Aim of the exercise: Nothing outside the range below should be printed. Output exactly the lines from the line with "ha_1 -> nor3b_1" to the line with "button_level <= btn_s;", both included.

Data entries:
=== Begin Enclosure ===
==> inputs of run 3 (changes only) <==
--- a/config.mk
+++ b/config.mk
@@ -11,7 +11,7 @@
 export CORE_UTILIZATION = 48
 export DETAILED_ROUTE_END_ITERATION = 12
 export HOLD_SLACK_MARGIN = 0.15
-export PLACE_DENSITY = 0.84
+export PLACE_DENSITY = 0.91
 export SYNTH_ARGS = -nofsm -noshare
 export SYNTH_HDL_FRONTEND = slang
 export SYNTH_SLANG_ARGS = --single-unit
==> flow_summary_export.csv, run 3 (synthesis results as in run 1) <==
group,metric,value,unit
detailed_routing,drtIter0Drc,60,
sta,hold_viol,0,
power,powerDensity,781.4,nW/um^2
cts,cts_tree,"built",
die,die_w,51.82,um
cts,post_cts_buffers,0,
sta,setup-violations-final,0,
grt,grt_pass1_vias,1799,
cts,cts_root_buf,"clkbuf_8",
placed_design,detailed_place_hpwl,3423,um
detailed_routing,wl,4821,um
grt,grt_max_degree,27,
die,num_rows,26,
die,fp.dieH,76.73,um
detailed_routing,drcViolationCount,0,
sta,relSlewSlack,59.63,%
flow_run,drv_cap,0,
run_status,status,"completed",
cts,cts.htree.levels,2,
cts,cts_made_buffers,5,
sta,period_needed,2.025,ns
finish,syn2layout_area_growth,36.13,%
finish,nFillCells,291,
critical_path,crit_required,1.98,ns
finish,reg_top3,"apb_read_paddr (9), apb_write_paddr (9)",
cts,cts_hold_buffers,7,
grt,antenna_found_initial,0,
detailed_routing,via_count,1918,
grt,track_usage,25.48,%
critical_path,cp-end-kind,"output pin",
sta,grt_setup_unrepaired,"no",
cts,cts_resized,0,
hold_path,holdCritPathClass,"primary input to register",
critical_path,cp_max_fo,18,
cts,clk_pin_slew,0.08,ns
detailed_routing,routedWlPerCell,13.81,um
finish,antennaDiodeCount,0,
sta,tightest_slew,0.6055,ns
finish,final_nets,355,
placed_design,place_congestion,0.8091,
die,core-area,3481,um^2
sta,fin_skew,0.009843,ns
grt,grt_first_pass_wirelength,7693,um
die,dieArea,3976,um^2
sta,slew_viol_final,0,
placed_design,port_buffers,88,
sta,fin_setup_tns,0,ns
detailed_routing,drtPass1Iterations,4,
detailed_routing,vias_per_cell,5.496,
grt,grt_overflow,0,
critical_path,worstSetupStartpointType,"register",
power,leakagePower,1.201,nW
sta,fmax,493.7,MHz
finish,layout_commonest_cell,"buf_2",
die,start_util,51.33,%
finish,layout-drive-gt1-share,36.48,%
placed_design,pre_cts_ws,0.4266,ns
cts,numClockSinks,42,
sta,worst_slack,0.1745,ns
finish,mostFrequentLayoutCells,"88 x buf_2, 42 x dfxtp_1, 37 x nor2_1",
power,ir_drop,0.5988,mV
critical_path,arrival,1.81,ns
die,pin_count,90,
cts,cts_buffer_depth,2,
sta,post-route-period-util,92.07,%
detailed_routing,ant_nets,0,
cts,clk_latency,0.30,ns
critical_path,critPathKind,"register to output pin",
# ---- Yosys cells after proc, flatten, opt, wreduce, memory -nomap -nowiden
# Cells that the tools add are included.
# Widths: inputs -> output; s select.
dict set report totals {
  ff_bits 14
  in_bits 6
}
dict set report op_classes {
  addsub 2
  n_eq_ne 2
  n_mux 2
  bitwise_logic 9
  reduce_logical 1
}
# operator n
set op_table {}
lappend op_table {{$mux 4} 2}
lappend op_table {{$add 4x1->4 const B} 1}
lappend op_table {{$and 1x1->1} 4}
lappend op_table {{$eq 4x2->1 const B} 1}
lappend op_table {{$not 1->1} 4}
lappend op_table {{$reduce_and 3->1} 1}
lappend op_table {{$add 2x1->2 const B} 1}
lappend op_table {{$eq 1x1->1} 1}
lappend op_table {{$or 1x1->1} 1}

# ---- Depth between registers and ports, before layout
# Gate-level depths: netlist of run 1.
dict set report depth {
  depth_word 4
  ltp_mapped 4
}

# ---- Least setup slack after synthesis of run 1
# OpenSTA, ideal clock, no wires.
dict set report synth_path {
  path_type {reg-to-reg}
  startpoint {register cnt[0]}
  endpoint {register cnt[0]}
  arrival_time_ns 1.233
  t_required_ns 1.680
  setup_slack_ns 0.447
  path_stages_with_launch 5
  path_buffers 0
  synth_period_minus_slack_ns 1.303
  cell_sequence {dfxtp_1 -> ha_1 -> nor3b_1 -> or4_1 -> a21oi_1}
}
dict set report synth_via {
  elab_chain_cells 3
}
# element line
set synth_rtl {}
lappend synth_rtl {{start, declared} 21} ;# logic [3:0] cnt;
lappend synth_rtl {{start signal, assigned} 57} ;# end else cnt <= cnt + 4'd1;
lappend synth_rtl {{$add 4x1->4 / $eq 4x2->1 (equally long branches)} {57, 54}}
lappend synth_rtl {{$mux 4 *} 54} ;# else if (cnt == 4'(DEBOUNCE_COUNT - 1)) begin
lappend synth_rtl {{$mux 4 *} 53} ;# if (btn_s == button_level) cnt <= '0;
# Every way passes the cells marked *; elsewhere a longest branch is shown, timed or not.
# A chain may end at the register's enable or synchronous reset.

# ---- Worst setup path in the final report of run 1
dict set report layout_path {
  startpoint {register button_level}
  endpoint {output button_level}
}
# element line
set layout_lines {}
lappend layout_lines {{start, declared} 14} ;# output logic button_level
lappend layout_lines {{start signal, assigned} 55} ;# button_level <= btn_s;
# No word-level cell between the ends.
$ cat src/rtl/atm_transaction_if.sv
// rtl/atm_transaction_if.sv - Card-handling / front-panel bus for the ATM transaction engine
interface atm_transaction_if #(
    parameter int balance_width = 20
);
    logic                     auth_ok;
    logic [balance_width-1:0] balance;
    logic                     card_out;
    logic                     op_start;
    logic [1:0]               op_sel;
    logic [balance_width-1:0] amount;
    logic                     op_done;
    logic [balance_width-1:0] updated_balance;
    logic                     insufficient;
    logic                     limit_err;
    logic                     op_err;
    logic                     busy;
    logic                     session_active;
    logic                     timeout;

    modport master (
        output auth_ok, balance, card_out, op_start, op_sel, amount,
        input  op_done, updated_balance, insufficient, limit_err, op_err,
               busy, session_active, timeout
    );

    modport slave (
        input  auth_ok, balance, card_out, op_start, op_sel, amount,
        output op_done, updated_balance, insufficient, limit_err, op_err,
               busy, session_active, timeout
    );
endinterface
**src/rtl/keypad_divider_seq.sv**
```systemverilog
// Keypad operand entry (NIB hex nibbles per operand, MSB first) followed by a restoring divider
// that produces one quotient bit per clock. Optional build macro: KEY_EDGE_DETECT_EN.
module keypad_divider_seq #(
  parameter int unsigned NIB = 2
) (
  input  logic                 clk,
  input  logic                 rst,
  input  logic                 key_valid,
  input  logic [3:0]           key_hex,
  input  logic                 clear,
  output logic [1:0]           phase,
  output logic [4*NIB-1:0]     a_val,
  output logic [4*NIB-1:0]     b_val,
  output logic                 busy,
  output logic                 done,
  output logic [4*NIB-1:0]     quotient,
  output logic [4*NIB-1:0]     remainder,
  output logic                 div_zero
);

  localparam int unsigned W  = 4 * NIB;
  localparam int unsigned CW = (NIB > 1) ? $clog2(NIB) : 1;
  localparam int unsigned IW = $clog2(W);

  localparam logic [1:0] ENTRY_A = 2'd0;
  localparam logic [1:0] ENTRY_B = 2'd1;
  localparam logic [1:0] DIVIDE  = 2'd2;
  localparam logic [1:0] RESULT  = 2'd3;

  logic          key_stb;
  logic [3:0]    key_dat;

`ifdef KEY_EDGE_DETECT_EN
  // A key counts once when key_hex differs from the previous clock; history survives clear.
  logic [3:0] last_hex;
  logic       stb_r;
  logic       unused_key_valid;

  assign unused_key_valid = key_valid;

  always_ff @(posedge clk) begin
    if (rst) begin
      last_hex <= 4'hF;
      stb_r    <= 1'b0;
    end else begin
      last_hex <= key_hex;
      stb_r    <= (key_hex != last_hex);
    end
  end

  assign key_stb = stb_r;
  assign key_dat = last_hex;
`else
  assign key_stb = key_valid;
  assign key_dat = key_hex;
`endif

  logic [1:0]    phase_d;
  logic [W-1:0]  a_d, b_d, quo_out_d, rem_out_d;
  logic          busy_d, done_d, dz_d;
  logic [CW-1:0] cnt, cnt_d;
  logic [IW-1:0] iter, iter_d;
  logic [W-1:0]  rem_r, rem_d;
  logic [W-1:0]  quo_r, quo_d;

  // Restoring step datapath: shifted partial remainder is W+1 bits wide.
  logic [IW-1:0] a_idx;
  logic [W:0]    step_r, diff;
  logic          ge;
  logic [W-1:0]  step_n;

  assign a_idx  = IW'(W - 1) - iter;
  assign step_r = {rem_r, a_val[a_idx]};
  assign diff   = step_r - {1'b0, b_val};
  assign ge     = ~diff[W];
  assign step_n = ge ? diff[W-1:0] : step_r[W-1:0];

  always_ff @(posedge clk) begin
    if (rst) begin
      phase     <= ENTRY_A;
      a_val     <= '0;
      b_val     <= '0;
      busy      <= 1'b0;
      done      <= 1'b0;
      quotient  <= '0;
      remainder <= '0;
      div_zero  <= 1'b0;
      cnt       <= '0;
      iter      <= '0;
      rem_r     <= '0;
      quo_r     <= '0;
    end else begin
      phase     <= phase_d;
      a_val     <= a_d;
      b_val     <= b_d;
      busy      <= busy_d;
      done      <= done_d;
      quotient  <= quo_out_d;
      remainder <= rem_out_d;
      div_zero  <= dz_d;
      cnt       <= cnt_d;
      iter      <= iter_d;
      rem_r     <= rem_d;
      quo_r     <= quo_d;
    end
  end

  always_comb begin
    phase_d   = phase;
    a_d       = a_val;
    b_d       = b_val;
    busy_d    = busy;
    done_d    = 1'b0;
    quo_out_d = quotient;
    rem_out_d = remainder;
    dz_d      = div_zero;
    cnt_d     = cnt;
    iter_d    = iter;
    rem_d     = rem_r;
    quo_d     = quo_r;

    if (clear) begin
      phase_d   = ENTRY_A;
      a_d       = '0;
      b_d       = '0;
      busy_d    = 1'b0;
      quo_out_d = '0;
      rem_out_d = '0;
      dz_d      = 1'b0;
      cnt_d     = '0;
      iter_d    = '0;
      rem_d     = '0;
      quo_d     = '0;
    end else begin
      case (phase)
        ENTRY_A, ENTRY_B: begin
          if (key_stb) begin
            if (phase == ENTRY_A) a_d = W'({a_val, key_dat});
            else                  b_d = W'({b_val, key_dat});
            if (cnt == CW'(NIB - 1)) begin
              cnt_d = '0;
              if (phase == ENTRY_A) begin
                phase_d = ENTRY_B;
              end else begin
                phase_d = DIVIDE;
                busy_d  = 1'b1;
                iter_d  = '0;
                rem_d   = '0;
                quo_d   = '0;
              end
            end else begin
              cnt_d = cnt + CW'(1);
            end
          end
        end
        DIVIDE: begin
          if (iter == '0 && b_val == '0) begin
            phase_d   = RESULT;
            busy_d    = 1'b0;
            done_d    = 1'b1;
            quo_out_d = '0;
            rem_out_d = a_val;
            dz_d      = 1'b1;
          end else begin
            rem_d  = step_n;
            quo_d  = W'({quo_r, ge});
            iter_d = iter + IW'(1);
            if (iter == IW'(W - 1)) begin
              phase_d   = RESULT;
              busy_d    = 1'b0;
              done_d    = 1'b1;
              quo_out_d = W'({quo_r, ge});
              rem_out_d = step_n;
              dz_d      = 1'b0;
            end
          end
        end
        default: begin
          // RESULT: a key opens a fresh entry with that key as the first A nibble.
          if (key_stb) begin
            a_d  = W'(key_dat);
            b_d  = '0;
            dz_d = 1'b0;
            if (NIB == 1) begin
              phase_d = ENTRY_B;
              cnt_d   = '0;
            end else begin
              phase_d = ENTRY_A;
              cnt_d   = CW'(1);
            end
          end
        end
      endcase
    end
  end

endmodule

```
**config.mk**
```make
export PLATFORM = sky130hd
export DESIGN_NAME = keypad_divider_seq
export DESIGN_NICKNAME = d
export VERILOG_FILES = /design/src/rtl/keypad_divider_seq.sv
export SDC_FILE = /design/constraint.sdc
export NUM_CORES = 1
export LEC_CHECK = 0
export ABC_AREA = 1
export ABC_CLOCK_PERIOD_IN_PS = 3200
export CAP_MARGIN = 5
export CORE_ASPECT_RATIO = 1.4
export CORE_UTILIZATION = 30
export DETAILED_ROUTE_END_ITERATION = 8
export PLACE_DENSITY = 0.52
export SLEW_MARGIN = 20
export SYNTH_ARGS = -nofsm -noshare
export SYNTH_HDL_FRONTEND = slang
export SYNTH_SLANG_ARGS = --single-unit
```
**constraint.sdc**
```tcl
create_clock -name clk -period 3.2 [get_ports clk]
set_clock_uncertainty 0.05 [all_clocks]
set_input_delay 0.64 -clock clk [delete_from_list [all_inputs] [get_ports clk]]
set_output_delay 0.64 -clock clk [all_outputs]
set_load 0.005 [all_outputs]
```
==> metrics.cfg <==
[layout]
drive_gt1_share_pct=7.69
nets=464
final_common_cell=nand2_1
final_cell_area_um2=3610
area_growth_pct=23.9
final_util_pct=38.1
n_antenna_cell=0
mostFrequentLayoutCells=93 x nand2_1, 56 x a21oi_1, 56 x dfxtp_1

[clock_tree]
cts_resized=0
cts_tree=done
ctsHoldBuffers=0
clk_pin_slew_ns=0.07
clk_path_buf_depth=2
clkSinkCount=56
cts_root_buffer=clkbuf_16
clk_latency_ns=0.29
cts_setup_buffers=0
cts_buffers=5
cts.htree.levels=2

[synthesis]
yosysTopAreaCellShare_pct=38.5
synth_area_per_cell_um2=7.33
synth_top_family_by_area=simple AND/OR/NAND/NOR gates
synth_nets=420
netlist-cell-type-count=32
synthCells=397
netlist_area_um2=2910
synthMuxAreaShare_pct=0
synthTopCellsByArea=dfxtp_1 39%, nand2_1 12%, a21oi_1 9.6%, ha_1 6.0%, nand3_1 5.2%
synth_xor_area_share_pct=0.903
synthSimpleGateAreaFrac_pct=27.3
synth-compound-area-share_pct=18.4
synthAdderAreaFrac_pct=6.71
yosys_warnings=0
synth-seq-cells=56
yosysTopAreaCell=dfxtp_1
ys_seq_area_share_pct=38.5

[floorplanning]
rows=42
coreArea_um2=9460
die_h_um=119
ioPinCount=45
initial_core_util_pct=30.8
die_w_um=85.2
die-area_um2=10100

[timing]
clock.fmax_mhz=379
finalSetupTns_ns=0
tightest_slew_ns=0.857
slew-limit-headroom_pct=42.7
finalCritPeriodShare_pct=82.4
timing.final.ws_setup_ns=0.564
rsz0062_at_grt=no
maxSlewViolCount=0
min_period_ns=2.64
hold_viol_final=0
setup_viol=0

[job]
drv_cap=0

[drt]
drtIter0Drc=132
postRouteAntennaNets=0
routed_wl_um=7730
drc=0
vias_per_cell=4.90
vias=2703
wire_per_inst_um=14.0
dr.pass1.iters=4

[outcome]
status=finished clean

[global_routing]
grt_pass1_wl_um=12800
grt_max_degree=20
grt_usage_pct=16.1
grt_pass1_vias=2574
overflow=0
antenna_found_initial=0

[placement]
hpwl_um=5780
globalplace.congestion=0.808
post_dp_cell_area_um2=3440
pre_cts_ws_ns=0.583
port_buffers=44

[power_and_ir_drop]
irDropWorstVdd_mv=0.338
p_leak_nw=1.38
power.density_nw_per_um2=390

[critical_path]
cp_max_fo=10
r2r_cells=16
endpoint_kind=flip-flop
path_class=flip-flop to flip-flop
critPathArrivalTime_ns=2.82
crit_path_start_kind=flip-flop
crit_required_ns=3.38

[min_path]
holdPathStages=2
min_path_type=flip-flop to flip-flop

==> cells in the mapped netlist, drive strengths merged <==
| cell type | count |
|---|---|
| inv | 39 |
| dfxtp | 56 |
| ha | 14 |
| a31oi | 1 |
| xor2 | 2 |
| buf | 9 |
| nor2 | 34 |
| clkbuf | 3 |
| a211oi | 9 |
| xnor2 | 1 |
| nand3 | 33 |
| or2 | 2 |
| nand4 | 4 |
| fa | 1 |
| o21ai | 21 |
| a21oi | 62 |
| o211ai | 1 |
| nand2 | 96 |
| nor3 | 2 |
| clkinv | 1 |
| nand3b | 6 |
`src/rtl/peripheral_bb_pkg.sv`:
```
// Shared AHB-side definitions for the peripheral bus block: transfer/burst
// encodings and the arbiter state type.
package peripheral_bb_pkg;

    // HTRANS encodings
    localparam logic [1:0] HTRANS_IDLE   = 2'b00;
    localparam logic [1:0] HTRANS_BUSY   = 2'b01;
    localparam logic [1:0] HTRANS_NONSEQ = 2'b10;
    localparam logic [1:0] HTRANS_SEQ    = 2'b11;

    // HBURST encodings
    localparam logic [2:0] HBURST_SINGLE = 3'b000;
    localparam logic [2:0] HBURST_INCR   = 3'b001;
    localparam logic [2:0] HBURST_WRAP4  = 3'b010;
    localparam logic [2:0] HBURST_INCR4  = 3'b011;
    localparam logic [2:0] HBURST_WRAP8  = 3'b100;
    localparam logic [2:0] HBURST_INCR8  = 3'b101;
    localparam logic [2:0] HBURST_WRAP16 = 3'b110;
    localparam logic [2:0] HBURST_INCR16 = 3'b111;

    // Width of a master's priority field; 7 is the most urgent.
    localparam int PRIO_W = 3;

    // Arbiter ownership state: nobody owns the slave, or exactly one master does.
    typedef enum logic {
        ARB_IDLE  = 1'b0,
        ARB_OWNED = 1'b1
    } arb_state_e;

endpackage

```
`src/rtl/peripheral_msi_rr_select.sv`:
```
// Combinational winner selection: highest priority among requesters, ties
// broken by scanning from the master after rr_ptr. Returns a one-hot vector
// (all zero when nobody requests).
module peripheral_msi_rr_select
    import peripheral_bb_pkg::*;
#(
    parameter int MASTERS     = 5,
    parameter int MASTER_BITS = $clog2(MASTERS)
) (
    input  logic [MASTERS-1:0]             req,
    input  logic [MASTERS-1:0][PRIO_W-1:0] prio,
    input  logic [MASTER_BITS-1:0]         rr_ptr,
    output logic [MASTERS-1:0]             winner
);

    // One extra bit so rr_ptr + offset (< 2*MASTERS) never overflows before wrap.
    localparam logic [MASTER_BITS:0] M_L = (MASTER_BITS + 1)'(MASTERS);

    logic [PRIO_W-1:0]      max_prio;
    logic [MASTER_BITS:0]   sum;
    logic [MASTER_BITS-1:0] idx;
    logic                   found;

    // Highest priority value present among the active requesters.
    always_comb begin : find_max
        max_prio = '0;
        for (int i = 0; i < MASTERS; i++) begin
            if (req[i] && (prio[i] > max_prio)) begin
                max_prio = prio[i];
            end
        end
    end

    // First requester at max priority, scanning rr_ptr+1, rr_ptr+2, ... so the
    // previous winner (rr_ptr itself) is considered last.
    always_comb begin : pick_winner
        winner = '0;
        found  = 1'b0;
        sum    = '0;
        idx    = '0;
        for (int k = 1; k <= MASTERS; k++) begin
            sum = {1'b0, rr_ptr} + (MASTER_BITS + 1)'(k);
            if (sum >= M_L) begin
                sum = sum - M_L;
            end
            idx = sum[MASTER_BITS-1:0];
            if (!found && req[idx] && (prio[idx] == max_prio)) begin
                winner[idx] = 1'b1;
                found       = 1'b1;
            end
        end
    end

endmodule

```
`src/rtl/peripheral_msi_arbiter_bb.sv`:
```
// Multi-master to single-slave AHB arbiter. Holds the current owner until it
// signals it may switch and the slave is ready, then re-arbitrates by
// priority with round-robin tie-breaking.
module peripheral_msi_arbiter_bb
    import peripheral_bb_pkg::*;
#(
    parameter int MASTERS     = 5,
    parameter int MASTER_BITS = $clog2(MASTERS)
) (
    input  logic                           HCLK,
    input  logic                           HRESETn,
    input  logic [MASTERS-1:0]             mst_req,
    input  logic [MASTERS-1:0][PRIO_W-1:0] mst_priority,
    input  logic [MASTERS-1:0]             mst_can_switch,
    input  logic                           slv_HREADY,
    output logic [MASTERS-1:0]             master_granted,
    output logic [MASTER_BITS-1:0]         grant_sel,
    output logic                           grant_valid
);

    // Reset value of rr_ptr: the last master, so master 0 wins the first tie.
    localparam logic [MASTER_BITS-1:0] RR_RESET = MASTER_BITS'(MASTERS - 1);

    arb_state_e             state_q, state_d;
    logic [MASTERS-1:0]     granted_q, granted_d;
    logic [MASTER_BITS-1:0] sel_q, sel_d;
    logic [MASTER_BITS-1:0] rr_q, rr_d;

    logic [MASTERS-1:0]     winner;
    logic [MASTER_BITS-1:0] win_idx;

    peripheral_msi_rr_select #(
        .MASTERS     (MASTERS),
        .MASTER_BITS (MASTER_BITS)
    ) u_select (
        .req    (mst_req),
        .prio   (mst_priority),
        .rr_ptr (rr_q),
        .winner (winner)
    );

    // Encode the one-hot winner into an index.
    always_comb begin : encode_winner
        win_idx = '0;
        for (int i = 0; i < MASTERS; i++) begin
            if (winner[i]) begin
                win_idx = MASTER_BITS'(i);
            end
        end
    end

    // Next-state: arbitrate from IDLE, or from OWNED once the owner allows a
    // switch and the slave is ready; otherwise hold everything.
    always_comb begin : next_state
        state_d   = state_q;
        granted_d = granted_q;
        sel_d     = sel_q;
        rr_d      = rr_q;
        case (state_q)
            ARB_IDLE: begin
                if (|mst_req) begin
                    state_d   = ARB_OWNED;
                    granted_d = winner;
                    sel_d     = win_idx;
                    rr_d      = win_idx;
                end
            end
            ARB_OWNED: begin
                if (mst_can_switch[sel_q] && slv_HREADY) begin
                    if (|mst_req) begin
                        granted_d = winner;
                        sel_d     = win_idx;
                        rr_d      = win_idx;
                    end else begin
                        // Nobody wants the bus: release it, keep last grant_sel.
                        state_d   = ARB_IDLE;
                        granted_d = '0;
                    end
                end
            end
            default: begin
                state_d   = ARB_IDLE;
                granted_d = '0;
            end
        endcase
    end

    // State and grant registers, cleared asynchronously by HRESETn.
    always_ff @(posedge HCLK or negedge HRESETn) begin : state_regs
        if (!HRESETn) begin
            state_q   <= ARB_IDLE;
            granted_q <= '0;
            sel_q     <= '0;
            rr_q      <= RR_RESET;
        end else begin
            state_q   <= state_d;
            granted_q <= granted_d;
            sel_q     <= sel_d;
            rr_q      <= rr_d;
        end
    end

    assign master_granted = granted_q;
    assign grant_sel      = sel_q;
    assign grant_valid    = |granted_q;

endmodule

```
=== End Enclosure ===
Solution to this task:
  cell_sequence {dfxtp_1 -> ha_1 -> nor3b_1 -> or4_1 -> a21oi_1}
}
dict set report synth_via {
  elab_chain_cells 3
}
# element line
set synth_rtl {}
lappend synth_rtl {{start, declared} 21} ;# logic [3:0] cnt;
lappend synth_rtl {{start signal, assigned} 57} ;# end else cnt <= cnt + 4'd1;
lappend synth_rtl {{$add 4x1->4 / $eq 4x2->1 (equally long branches)} {57, 54}}
lappend synth_rtl {{$mux 4 *} 54} ;# else if (cnt == 4'(DEBOUNCE_COUNT - 1)) begin
lappend synth_rtl {{$mux 4 *} 53} ;# if (btn_s == button_level) cnt <= '0;
# Every way passes the cells marked *; elsewhere a longest branch is shown, timed or not.
# A chain may end at the register's enable or synchronous reset.

# ---- Worst setup path in the final report of run 1
dict set report layout_path {
  startpoint {register button_level}
  endpoint {output button_level}
}
# element line
set layout_lines {}
lappend layout_lines {{start, declared} 14} ;# output logic button_level
lappend layout_lines {{start signal, assigned} 55} ;# button_level <= btn_s;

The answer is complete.